The Naive Bayes classifier is a Bayes classifier that assumes independence of features (naive).
It is entirely based on the Bayes formula:
\[\mathbb{P}(\theta | X) = \frac{\mathbb{P}(\theta)\mathbb{P}(X | \theta)}{\mathbb{P}(X)}\]where: $\theta$ = class or label (= parameter)
In practice, we don’t compute the denominator term that does not depend on the class and more used as a normalization term:
To classify, we need to find the class that maximizes the posterior probability.
Example (spam detector):
hello you -> spam
absence -> no spam
you lost -> spam
meeting late -> no spam
“my meeting” –> spam?
Let us define the following variables:
-
$\text{count}(w)_{\theta=c}$ is the count of a word for a specific class.
-
$N_{\theta=c}$ is the number of words belonging to a specific class in the whole corpus (training set).
-
$N$ is the number of words in the whole corpus.
$\theta$ = spam
\[\begin{align*} \text{prior} &= \mathbb{P}(\theta = \text{spam}) \\ &= \frac{N_{\theta = \text{spam}}}{N} \\ &= \frac{4}{7} \end{align*}\] \[\begin{align*} \text{likelihood} &= \mathbb{P}(X = "my~meeting" | \theta = \text{spam}) \\ &= \prod_{w \in "my~meeting"} \frac{\text{count}(w)_{\theta=\text{spam}}+1}{N_{\theta=\text{spam}} +N} \\ &= \frac{0+1}{4+7}\frac{0+1}{4+7} \\ &= \frac{1}{121} \end{align*}\]Thus:
\[\begin{align*} \text{posterior} &= \mathbb{P}(\theta = \text{spam} | X = "my~meeting") \\ &\propto \mathbb{P}(\theta = \text{spam})\mathbb{P}(X = "my~meeting" | \theta = \text{spam}) \\ &= \frac{4}{7}\frac{1}{121} \\ &\approx 0.00471 \end{align*}\]$\theta$ = no spam
\[\begin{align*} \text{prior} &= \mathbb{P}(\theta = \text{no spam}) \\ &= \frac{N_{\theta = \text{no spam}}}{N} \\ &= \frac{3}{7} \end{align*}\] \[\begin{align*} \text{likelihood} &= \mathbb{P}(X = "my~meeting" | \theta = \text{no spam}) \\ &= \prod_{w \in "my~meeting"} \frac{\text{count}(w)_{\theta=\text{no spam}}+1}{N_{\theta=\text{no spam}} +N} \\ &= \frac{0+1}{4+7}\frac{1+1}{4+7} \\ &= \frac{2}{121} \end{align*}\]Thus:
\[\begin{align*} \text{posterior} &= \mathbb{P}(\theta = \text{no spam} | X = "my~meeting") \\ &\propto \mathbb{P}(\theta = \text{no spam})\mathbb{P}(X = "my~meeting" | \theta = \text{no spam}) \\ &= \frac{3}{7}\frac{2}{121} \\ &\approx 0.00712 \end{align*}\]$\theta = \text{no spam}$ maximizes the posterior probability.
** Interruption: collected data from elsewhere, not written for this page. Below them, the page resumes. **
===== config.mk =====
export PLATFORM = sky130hd
export DESIGN_NAME = bp_be_cache_req_arbiter
export DESIGN_NICKNAME = d
export VERILOG_FILES = /design/src/rtl/bp_be_pkg.sv /design/src/rtl/bp_be_cache_req_arbiter.sv
export SDC_FILE = /design/constraint.sdc
export NUM_CORES = 1
export LEC_CHECK = 0
export BUFFER_PORTS_ARGS = -buffer_cell sky130_fd_sc_hd__buf_2
export CORE_AREA = 3 3 91 93
export DETAILED_ROUTE_END_ITERATION = 10
export DIE_AREA = 0 0 94 96
export GPL_TIMING_DRIVEN = 0
export SLEW_MARGIN = 20
export SYNTH_ARGS = -nofsm -noshare
export SYNTH_HDL_FRONTEND = slang
export SYNTH_SLANG_ARGS = --single-unit

===== constraint.sdc =====
create_clock -name clk_i -period 1.7 [get_ports clk_i]
set_input_delay 0.34 -clock clk_i [delete_from_list [all_inputs] [get_ports clk_i]]
set_output_delay 0.34 -clock clk_i [all_outputs]
set_load 0.01 [all_outputs]

===== src/rtl/bp_be_pkg.sv =====
// rtl/bp_be_pkg.sv - shared backend types for the cache request arbiter
package bp_be_pkg;

    typedef enum logic [1:0] {
        e_cra_idle = 2'd0,
        e_cra_send = 2'd1,
        e_cra_meta = 2'd2,
        e_cra_wait = 2'd3
    } bp_be_cache_req_arb_state_e;

endpackage


===== src/rtl/bp_be_cache_req_arbiter.sv =====
// rtl/bp_be_cache_req_arbiter.sv - two-requester round-robin arbiter for the D$-to-LCE miss channel
module bp_be_cache_req_arbiter
    import bp_be_pkg::*;
#(
    parameter int req_width_p          = 64,
    parameter int req_metadata_width_p = 8
) (
    input  logic                            clk_i,
    input  logic                            reset_i,

    input  logic [req_width_p-1:0]          req0_i,
    input  logic                            req0_v_i,
    output logic                            req0_ready_o,
    input  logic [req_metadata_width_p-1:0] req0_metadata_i,
    input  logic                            req0_metadata_v_i,
    output logic                            req0_critical_o,
    output logic                            req0_complete_o,

    input  logic [req_width_p-1:0]          req1_i,
    input  logic                            req1_v_i,
    output logic                            req1_ready_o,
    input  logic [req_metadata_width_p-1:0] req1_metadata_i,
    input  logic                            req1_metadata_v_i,
    output logic                            req1_critical_o,
    output logic                            req1_complete_o,

    output logic [req_width_p-1:0]          cache_req_o,
    output logic                            cache_req_v_o,
    input  logic                            cache_req_ready_i,
    output logic [req_metadata_width_p-1:0] cache_req_metadata_o,
    output logic                            cache_req_metadata_v_o,
    input  logic                            cache_req_critical_i,
    input  logic                            cache_req_complete_i,

    output logic                            busy_o,
    output logic                            owner_o
);

    bp_be_cache_req_arb_state_e state, state_n;
    logic owner, owner_n;
    logic prio, prio_n;

    logic in_send, in_meta, in_wait;
    logic own_v, own_md_v;
    logic grant_ready, crit_route, cmp_route;

    assign in_send  = (state == e_cra_send);
    assign in_meta  = (state == e_cra_meta);
    assign in_wait  = (state == e_cra_wait);
    assign own_v    = owner ? req1_v_i : req0_v_i;
    assign own_md_v = owner ? req1_metadata_v_i : req0_metadata_v_i;

    always_ff @(posedge clk_i or posedge reset_i) begin
        if (reset_i) begin
            state <= e_cra_idle;
            owner <= 1'b0;
            prio  <= 1'b0;
        end else begin
            state <= state_n;
            owner <= owner_n;
            prio  <= prio_n;
        end
    end

    always_comb begin
        state_n = state;
        owner_n = owner;
        prio_n  = prio;
        case (state)
            e_cra_idle: begin
                if (req0_v_i | req1_v_i) begin
                    owner_n = (req0_v_i & req1_v_i) ? prio : req1_v_i;
                    state_n = e_cra_send;
                end
            end
            e_cra_send: begin
                // A dropped valid is a cancel: fairness pointer is left alone
                if (!own_v) begin
                    state_n = e_cra_idle;
                end else if (cache_req_ready_i) begin
                    state_n = e_cra_meta;
                end
            end
            e_cra_meta: begin
                if (cache_req_complete_i) begin
                    state_n = e_cra_idle;
                    prio_n  = ~owner;
                end else if (own_md_v) begin
                    state_n = e_cra_wait;
                end
            end
            e_cra_wait: begin
                if (cache_req_complete_i) begin
                    state_n = e_cra_idle;
                    prio_n  = ~owner;
                end
            end
            default: state_n = e_cra_idle;
        endcase
    end

    assign cache_req_o            = in_send ? (owner ? req1_i : req0_i) : '0;
    assign cache_req_v_o          = in_send & own_v;
    assign grant_ready            = in_send & own_v & cache_req_ready_i;
    assign req0_ready_o           = grant_ready & ~owner;
    assign req1_ready_o           = grant_ready & owner;

    assign cache_req_metadata_o   = in_meta ? (owner ? req1_metadata_i : req0_metadata_i) : '0;
    assign cache_req_metadata_v_o = in_meta & own_md_v;

    assign crit_route      = (state != e_cra_idle) & cache_req_critical_i;
    assign cmp_route       = (in_meta | in_wait) & cache_req_complete_i;
    assign req0_critical_o = crit_route & ~owner;
    assign req1_critical_o = crit_route & owner;
    assign req0_complete_o = cmp_route & ~owner;
    assign req1_complete_o = cmp_route & owner;

    assign busy_o  = (state != e_cra_idle);
    assign owner_o = owner;

endmodule


Yosys cells after proc, flatten, opt, wreduce, memory -nomap -nowiden
Index checks and enable logic that the tools add are counted.
{"block": "word_totals", "output_inout_bits": 82, "input_bits": 153, "wordCells": 45, "reg_bits": 4}
{"block": "classes", "n_bitwise": 15, "muxes": 14, "reduce_logical": 6, "n_eq_ne": 7}
{"op": "two-way mux 64 bit", "count": 2}
{"op": "two-way mux 8 bit", "count": 2}
{"op": "AND 1 bit", "count": 12}
{"op": "two-way mux 2 bit", "count": 6}
{"op": "case mux 2 bit (4 select lines)", "count": 1}
{"op": "== test 2 bit (second input constant)", "count": 2}
{"op": "!= test 2 bit (second input constant)", "count": 2}
{"op": "AND reduction 2 bit", "count": 2}
{"op": "AND reduction 4 bit", "count": 1}
{"op": "two-way mux 1 bit", "count": 3}
{"op": "!= test 3 x 2 -> 1 bit (second input constant)", "count": 1}
{"op": "!= test 3 bit (second input constant)", "count": 1}
{"op": "== test 2 x 1 -> 1 bit (second input constant)", "count": 1}
{"op": "zero test 2 bit", "count": 1}
{"op": "bitwise OR 1 bit", "count": 2}
{"op": "nonzero test 2 bit", "count": 1}
{"op": "OR reduction 2 bit", "count": 1}
{"op": "NOT 1 bit", "count": 1}

Depth between registers and ports, before layout
Gate-level depths: netlist of run 1.
{"block": "depth", "ltp_word": 4, "depth_mapped": 5, "mapped_depth_nobuf": 4}

Worst setup path before layout of run 1
No wires, ideal clock.
{"block": "synth_path", "kind": "register to output", "start": "register owner (netlist: owner_o)", "end": "output port req0_ready_o", "path_slack_ps": 168, "arrival_ps": 1192, "required_ps": 1360, "path_stages_with_launch": 4, "path_buffers": 2, "cell_sequence": "dfrtp_1 -> buf_6 -> buf_2 -> nor4_1"}
{"block": "synth_via", "elab_chain_len": 4, "elab_cells_between_ends": 5, "cone_classes": "mux (1); bitwise (4)"}
{"item": "start: declaration", "line": "bp_be_cache_req_arbiter.sv:40", "text": "logic owner, owner_n;"}
{"item": "start signal: assignment", "line": "bp_be_cache_req_arbiter.sv:60", "text": "owner <= owner_n;"}
{"item": "two-way mux 1 bit", "line": "bp_be_cache_req_arbiter.sv:50", "text": "assign own_v = owner ? req1_v_i : req0_v_i;"}
{"item": "AND 1 bit (2 in a row)", "line": "bp_be_cache_req_arbiter.sv:104", "text": "assign grant_ready = in_send & own_v & cache_req_ready_i;"}
{"item": "AND 1 bit *", "line": "bp_be_cache_req_arbiter.sv:105", "text": "assign req0_ready_o = grant_ready & ~owner;"}
{"item": "end: declaration", "line": "bp_be_cache_req_arbiter.sv:13", "text": "output logic req0_ready_o,"}
Mark *: on every way between the ends. The rest lies on a longest branch, timed or not.

Worst setup path after layout of run 1
Ends and elaborated chain as after synthesis.

==> results.cfg, run 1 <==
[timing]
min_period_ns = 1.77
fin_skew_ns = 0.00170
relSlewSlack_pct = 78.1
tns_ns = -1.05
grt_setup_unrepaired = yes
worstMarginPinSlew_ns = 0.329
setup_viol_count_final = 46
finalWorstSetupSlack_ns = -0.0717
fmax_ghz = 0.564
finalCritPeriodShare_pct = 104
slew_violations = 0
hold_violations = 0

[critical_path]
path_cells = buf_6 > buf_4 > nor4_2 > buf_2
path_class = reg -> out
cp_num_buf_inv = 3
endpoint_kind = output pin
slowest_stage = dfrtp_1
start_kind = register
rr_endpoint = state[0]
critPathArrivalTime_ns = 1.43
reg2reg_from = owner_o
r2r_cells = 5
r2r_slack_ns = 0.23
cp.depth = 4
worstPathRequired_ns = 1.36
slowest_delay_ns = 0.40
path_max_fanout = 10
crit_family = buffers and inverters

[cts]
cts_max_level = 1
clkTransAtPathRegs_ns = 0.03
cts_tree = yes
cts_made_buffers = 3
cts-root-buf = clkbuf_8
clock-sinks = 4
clk_path_buf_depth = 2
worstSkewPairLatency_ns = 0.22

[layout]
mostFrequentLayoutCells = buf_2, nor2_1, mux2i_1
num_antenna_cells = 0
layout_commonest_cell = buf_2
syn2layout_area_growth_pct = 112
layout-drive-gt1-share_pct = 62.8
fin_area_um2 = 2950
nets = 596

[min_path]
min_path_cells = 2
min_from = req0_v_i
hold_end = owner_o
min_path_type = in -> reg

[routing]
routed_wl_mm = 6.74
drt_first_pass_iters = 4
via_per_inst = 4.23
drc = 0
drt_iter0_drc = 40
wire_per_inst_um = 12.4
vias = 2295
ant_nets = 0

[synthesis]
synthCells = 194
synthArstFlopShare_pct = 100
synthDistinctLibCells = 21
synth_edf_count = 0
avgSynthCellArea_um2 = 7.18
synth_flop_cell = dfrtp_1
synth_warnings = 0
ys_seq_area_share_pct = 7.19
syn_nets = 347
synth-seq-cells = 4
syn_area_um2 = 1390

[floorplan]
ios = 235
initial_utilization_pct = 18.3
num_rows = 32
core_area_um2 = 7610
die_h_um = 96
dieWidth_um = 94
fp.dieArea_um2 = 9020

[global_route]
antenna_found_initial = 0
grt_first_pass_wirelength_mm = 9.63
grt_max_degree = 11
grt.overflow.total = 0
grt_usage_pct = 12.9
grt_pass1_vias = 2144

[placed_design]
place_hpwl_mm = 5.58
post_dp_cell_area_um2 = 2690
port_buffers = 234
gp_congestion = 0.841

[pwr]
power_density_nw_per_um2 = 1470
ir_drop_mv = 0.673
leakagePower_nw = 1.88

[flow_run]
drv_cap = 0

[status]
status = finished with violations
violations = negative setup slack
cells in the mapped netlist (2+ instances only):
cell type	n	share of area, %
nor2_1	78	21
mux2i_1	73	52
buf_4	7	3.8
buf_2	6	2.2
a21oi_1	4	1.4
dfrtp_1	4	7.2
and3_1	3	1.3
buf_6	3	2.4
inv_1	2	0.54
nand2_1	2	0.54
nand2b_1	2	0.90
through the flow:
stage	utilization, %	setup slack, ns	hold slack, ns	instances	power (mW)
final	38.8	-0.0717	0.365	543	4.35
after detailed placement	35.4	0.0569	0.222	530	3.69
after CTS	38.1	-0.0971	0.360	543	4.31
after global placement	35.4	0.0707	0.220	530	3.65
after global routing	38.8	-0.165	0.379	543	4.75
after floorplan	-	0.168	0.106	194	2.49
what timing repair did:
item / in CTS / in global routing
cloned: 1 / 0
endpoints found under the hold margin: 4 / 0
pin swaps: 0 / 3
endpoints found under the setup margin: 62 / 78
hold buffers: 1 / 0
setup buffers: 8 / 1
resized for setup: 18 / 11
registers in the layout (all words and copies together), names as in the netlist:
| name | flops |
|---|---|
| owner_o | 1 |
| state | 2 |
| prio | 1 |
worst reg2reg max path: stages, from the launching register on:
cell and delay, ns:
dfrtp_1 0.38, buf_6 0.16, mux2i_4 0.28, nor2_2 0.08, buf_4 0.14, a211o_1 0.29
worst max path at each step:
stage,start,end,slack [ns]
2_1_floorplan,owner_o,req0_ready_o,0.17
3_3_place_gp,state[1],req0_ready_o,0.07
3_5_place_dp,owner_o,cache_req_o[62],0.06
4_1_cts,owner_o,cache_req_o[31],-0.1
5_1_grt,owner_o,cache_req_o[55],-0.17
6_report,owner_o,req0_ready_o,-0.07
logic make-up (layout without fill, tap and decap cells):
family / count (synthesis) / count (layout) / share of synthesized area, %
buffers and inverters: 20 / 267 / 9.43
DFF: 4 / 4 / 7.19
and+or+nand+nor: 89 / 89 / 26.2
AOI/OAI and AO/OA: 7 / 7 / 3.06
muxes: 74 / 74 / 54.1
report_power, final:
| group | total (mW) | switching, mW | internal (mW) |
|---|---|---|---|
| combinational | 3.95 | 1.98 | 1.97 |
| sequential | 0.201 | 0.0574 | 0.143 |
| clock | 0.198 | 0.0471 | 0.151 |
| total | 4.35 | 2.09 | 2.26 |
layout make-up:
cell class / instances / area, µm²
Buffer: 16 / 166
Clock buffer: 3 / 41.3
Fill cell: 824 / 4650
Inverter: 3 / 11.3
Multi-Input combinational cell: 170 / 1210
Sequential cell: 4 / 101
Tap cell: 102 / 128
Timing Repair Buffer: 245 / 1290
per-layer routing:
metal  up-vias  global-route usage, %  share of wire (%)
li1       1150                      -                  -
met2       127                   24.5                 52
met5         -                      0                  0
met3         4                   2.50                 11
met4         0                   2.77               0.43
met1      1014                   14.9                 37
(Power assumes the default switching activity.)
==> inputs of run 2 (changes only) <==
Settings changed: CORE_AREA 3 3 91 93 to 2 2 91 93, CTS_BUF_LIST set to sky130_fd_sc_hd__clkbuf_2, DIE_AREA 0 0 94 96 to 0 0 93 95.
==> run 2 against run 1 <==
Compared with the run above:
- the run still ends with negative setup slack left
- critical path depth grew 1
- hold slack better by 0.0050 ns
- sequential power decreased by 2%
- via count fell by 0.35%
- wire length shrank 0.27%
- clock skew up 0.0034 ns
- worst setup slack improved by 0.013 ns
- register-to-register slack better by 0.03 ns
- core utilization increased by 0.32 points
- critical endpoint unchanged
- highest routed layer unchanged
==> results.cfg, run 2 (synthesized netlist as in run 1, its figures left out) <==
[layout]
layout_commonest_cell = buf_2
final_cells = 549
nFillCells = 846
top_register = state
syn2layout_area_growth_pct = 123
nets = 599
num_antenna_cells = 0
fin_area_um2 = 3100
layout-drive-gt1-share_pct = 64.9
largest_reg_flops = 2
postLayoutCoreUtil_pct = 39.2
mostFrequentLayoutCells = buf_2, nor2_1, mux2i_1

[floorplan]
num_rows = 33
initial_utilization_pct = 17.6
die_h_um = 95
core_area_um2 = 7930
dieWidth_um = 93
fp.dieArea_um2 = 8840
ios = 235

[pwr]
ir_drop_mv = 0.777
leakagePower_nw = 1.93
power_density_nw_per_um2 = 1500
finalPower_mw = 4.67

[placed_design]
post_dp_cell_area_um2 = 2700
dp_slack_ns = 0.0424
dp_cells = 533
gp_congestion = 0.835
place_hpwl_mm = 5.56
port_buffers = 234

[timing]
hold_violations = 0
grt_setup_unrepaired = yes
fin_skew_ns = 0.00509
worstMarginPinSlew_ns = 0.214
setup_viol_count_final = 44
finalCritPeriodShare_pct = 103
fmax_ghz = 0.569
relSlewSlack_pct = 85.6
min_period_ns = 1.76
finalWorstSetupSlack_ns = -0.0587
slew_violations = 0

[routing]
drt_first_pass_iters = 4
drt_iter0_drc = 20
vias = 2287
wire_per_inst_um = 12.2
via_per_inst = 4.17
drc = 0
ant_nets = 0
routed_wl_mm = 6.72

[critical_path]
reg2reg_from = owner_o
worstPathRequired_ns = 1.36
path_max_fanout = 6
path_class = reg -> out
timing.critical_path.from = owner_o
critPathArrivalTime_ns = 1.42
start_kind = register
endpoint_kind = output pin

[cts]
clock-sinks = 4
clkTransAtPathRegs_ns = 0.04
cts_max_level = 1
worstSkewPairLatency_ns = 0.22
cts-root-buf = clkbuf_2
cts_made_buffers = 3
cts_tree = yes
clk_path_buf_depth = 2

[min_path]
min_from = req0_v_i
min_path_type = in -> reg

[global_route]
grt_usage_pct = 13.1
grt_first_pass_wirelength_mm = 9.58
antenna_found_initial = 0
grt_max_degree = 11
grt.overflow.total = 0
grt_pass1_vias = 2083

[status]
violations = negative setup slack
status = finished with violations

[flow_run]
drv_cap = 0
-- run 2: cell types whose count changed in the layout (fill, tap and decap cells not counted), moves of 2 or more --
cell / delta
buf_4: -6
mux2i_1: -2
nor2_2: +3
buf_6: +4
clkbuf_8: -3
nor2_1: -3
clkbuf_2: +3
buf_12: +3
clkbuf_16: +4
-- run 2: worst paths after layout --
kind | to | slack, ns | cells after the start
max in group asynchronous | state[0] | 1.00 | 3
hold / removal | owner_o | 0.37 | 2
hold reg to reg | prio | 0.56 | 2
setup / recovery | req0_ready_o | -0.06 | 5
setup reg to reg | state[0] | 0.26 | 5
min in group asynchronous | owner_o | 0.53 | 3
-- run 2: worst max-delay path, cell delays in order (launching register included) --
cell	delay (ns)
dfrtp_1	0.40
buf_6	0.17
mux2i_4	0.20
buf_4	0.14
nor4_2	0.11
buf_2	0.18
-- run 2: layout make-up --
type                       instances  area (µm²)  area share (%)
multi-input combinational        170        1240            40.1
timing repair buffer             248        1400            45.2
tap                              105         131            4.23
sequential                         4         103            3.31
inverter                           3        11.3           0.363
clock buffer                       3        15.0           0.484
buffer                            16         196            6.33
-- run 2: routing by layer --
| metal | vias up | GRT usage, % | wire length, µm |
|---|---|---|---|
| met1 | 1033 | 16.1 | 2680 |
| met4 | 0 | 1.10 | 27 |
| met3 | 4 | 2.31 | 418 |
| li1 | 1160 | - | - |
| met2 | 90 | 24.7 | 3600 |
| met5 | - | 0 | 0 |
-- run 2: stage by stage --
step / hold slack [ns] / setup TNS (ns)
6_report: 0.370 / -1.05
3_5_place_dp: 0.223 / 0
3_3_place_gp: 0.221 / 0
4_1_cts: 0.367 / -2.14
5_1_grt: 0.363 / -7.87
2_1_floorplan: 0.106 / 0
-- run 2: power by group --
part | switching, mW | internal (mW)
registers | 0.0507 | 0.146
logic | 2.10 | 2.29
clock network | 0.0417 | 0.0474
-- run 2: repair_timing --
item / in CTS / in global routing
hold buffers: 1 / 0
pin swaps: 2 / 4
setup buffers: 6 / 2
endpoints found under the hold margin: 4 / 0
endpoints found under the setup margin: 69 / 76
gates resized for setup: 22 / 27
gates cloned: 1 / 4
==> inputs of run 3 (changes only) <==
Settings changed: BUFFER_PORTS_ARGS -buffer_cell sky130_fd_sc_hd__buf_2 to -buffer_cell sky130_fd_sc_hd__buf_4.
==> run 3 against run 2 <==
Compared with the run above:
- highest routed layer unchanged
- non-clock buffer count grew 5
- combinational power grew 19%
- the run still ends with negative setup slack left
- critical endpoint is now cache_req_o[10]
- largest cell class unchanged
- wire length grew 11%
- power grew 18%
- first-iteration DRC count grew 45%
- clock skew is essentially flat
- core utilization grew 8.5 points
- hold slack lost 0.027 ns
- design area grew 22%
- sequential cell count is the same
- sequential share of layout area shrank 0.59 points
==> results.cfg, run 3 (synthesized netlist as in run 1, its figures left out) <==
[layout]
nets = 604
nFillCells = 786
top_register = state
layout-drive-gt1-share_pct = 65.0
num_antenna_cells = 0
mostFrequentLayoutCells = buf_4, nor2_1, mux2i_1
layout_commonest_cell = buf_4
syn2layout_area_growth_pct = 171
fin_area_um2 = 3780
largest_reg_flops = 2

[critical_path]
slowest_stage = dfrtp_1
r2r_slack_ns = 0.21
path_max_fanout = 7
critPathArrivalTime_ns = 1.43
endpoint_kind = output pin
slowest_delay_ns = 0.38
path_class = reg -> out
worstPathRequired_ns = 1.36
path_cells = buf_4 > buf_12 > buf_12 > mux2i_1 > nor2_1 > buf_4
crit_family = buffers and inverters
start_kind = register
cp_num_buf_inv = 4

[global_route]
grt_max_degree = 11
grt.overflow.total = 0
grt_first_pass_wirelength_mm = 10.9
grt_usage_pct = 15.0
grt_pass1_vias = 2278
antenna_found_initial = 0

[routing]
ant_nets = 0
drt_first_pass_iters = 4
routed_wl_mm = 7.49
drt_iter0_drc = 29
vias = 2302
wire_per_inst_um = 13.5
drc = 0
via_per_inst = 4.16

[min_path]
min_path_type = in -> reg

[timing]
finalWorstSetupSlack_ns = -0.0704
setup_viol_count_final = 36
fin_skew_ns = 0.00470
hold_violations = 0
worstMarginPinSlew_ns = 0.228
grt_setup_unrepaired = yes
relSlewSlack_pct = 84.4
slew_violations = 0
fmax_ghz = 0.565
finalCritPeriodShare_pct = 104
min_period_ns = 1.77

[cts]
worstSkewPairLatency_ns = 0.22
cts-root-buf = clkbuf_2
clk_path_buf_depth = 2
clkTransAtPathRegs_ns = 0.05
cts_max_level = 1
clock-sinks = 4
cts_made_buffers = 3
cts_tree = yes

[pwr]
switching_share_pct = 42.4
seq_power_share_pct = 3.5
clkPwrFrac_pct = 1.7
power_density_nw_per_um2 = 1460
power_switching_mw = 2.33
ir_drop_mv = 0.871
leakagePower_nw = 2.12
internal_power_mw = 3.18
combPwrFrac_pct = 94.8

[status]
violations = negative setup slack
status = finished with violations

[flow_run]
drv_cap = 0

[placed_design]
gp_congestion = 0.795
dp_slack_ns = 0.0457
place_hpwl_mm = 5.92
post_dp_cell_area_um2 = 3280
port_buffers = 234

[floorplan]
num_rows = 33
die_h_um = 95
dieWidth_um = 93
ios = 235
fp.dieArea_um2 = 8840
core_area_um2 = 7930
initial_utilization_pct = 17.6
run 3: per-layer routing:
metal	up-vias	GRT usage [%]	wire length [µm]
met3	7	2.31	478
met5	-	0	0
met4	0	2.57	59
met1	1038	18.2	2870
met2	90	28.3	4080
li1	1167	-	-
run 3: worst paths after layout:
path,start,to,depth (start not counted)
max,owner_o,cache_req_o[10],6
min,req0_v_i,owner_o,2
max reg2reg,owner_o,state[0],7
min reg2reg,prio,prio,2
max in group asynchronous,reset_i,state[1],3
min in group asynchronous,reset_i,state[0],3
run 3: per-stage QoR:
step | hold slack (ns) | std cells | TNS [ns] | utilization [%] | total power [mW]
finish | 0.343 | 554 | -0.704 | 47.7 | 5.51
global route | 0.336 | 554 | -7.31 | 47.7 | 5.88
CTS | 0.337 | 552 | -1.72 | 45.8 | 5.24
detailed placement | 0.238 | 533 | 0 | 41.4 | 4.24
global placement | 0.231 | 533 | 0 | 41.4 | 4.21
floorplan | 0.106 | 194 | 0 | - | 2.49
run 3: timing repair:
item / CTS / global route
pin swaps: 9 / 14
gates resized for setup: 40 / 26
setup endpoints to repair: 74 / 78
gates cloned: 4 / 2
hold buffers: 1 / 0
hold endpoints to repair: 2 / 0
setup buffers: 12 / 1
Note: we use $+1$ and $+N$ in the likelihood since we don’t want probabilities for words we haven’t seen to be zero, otherwise they will set the whole product in the likelihood to be zero. See additive smoothing.
The Naive Bayes classifier is often used as a benchmark because it’s a simple classifier to compute and it gives good results.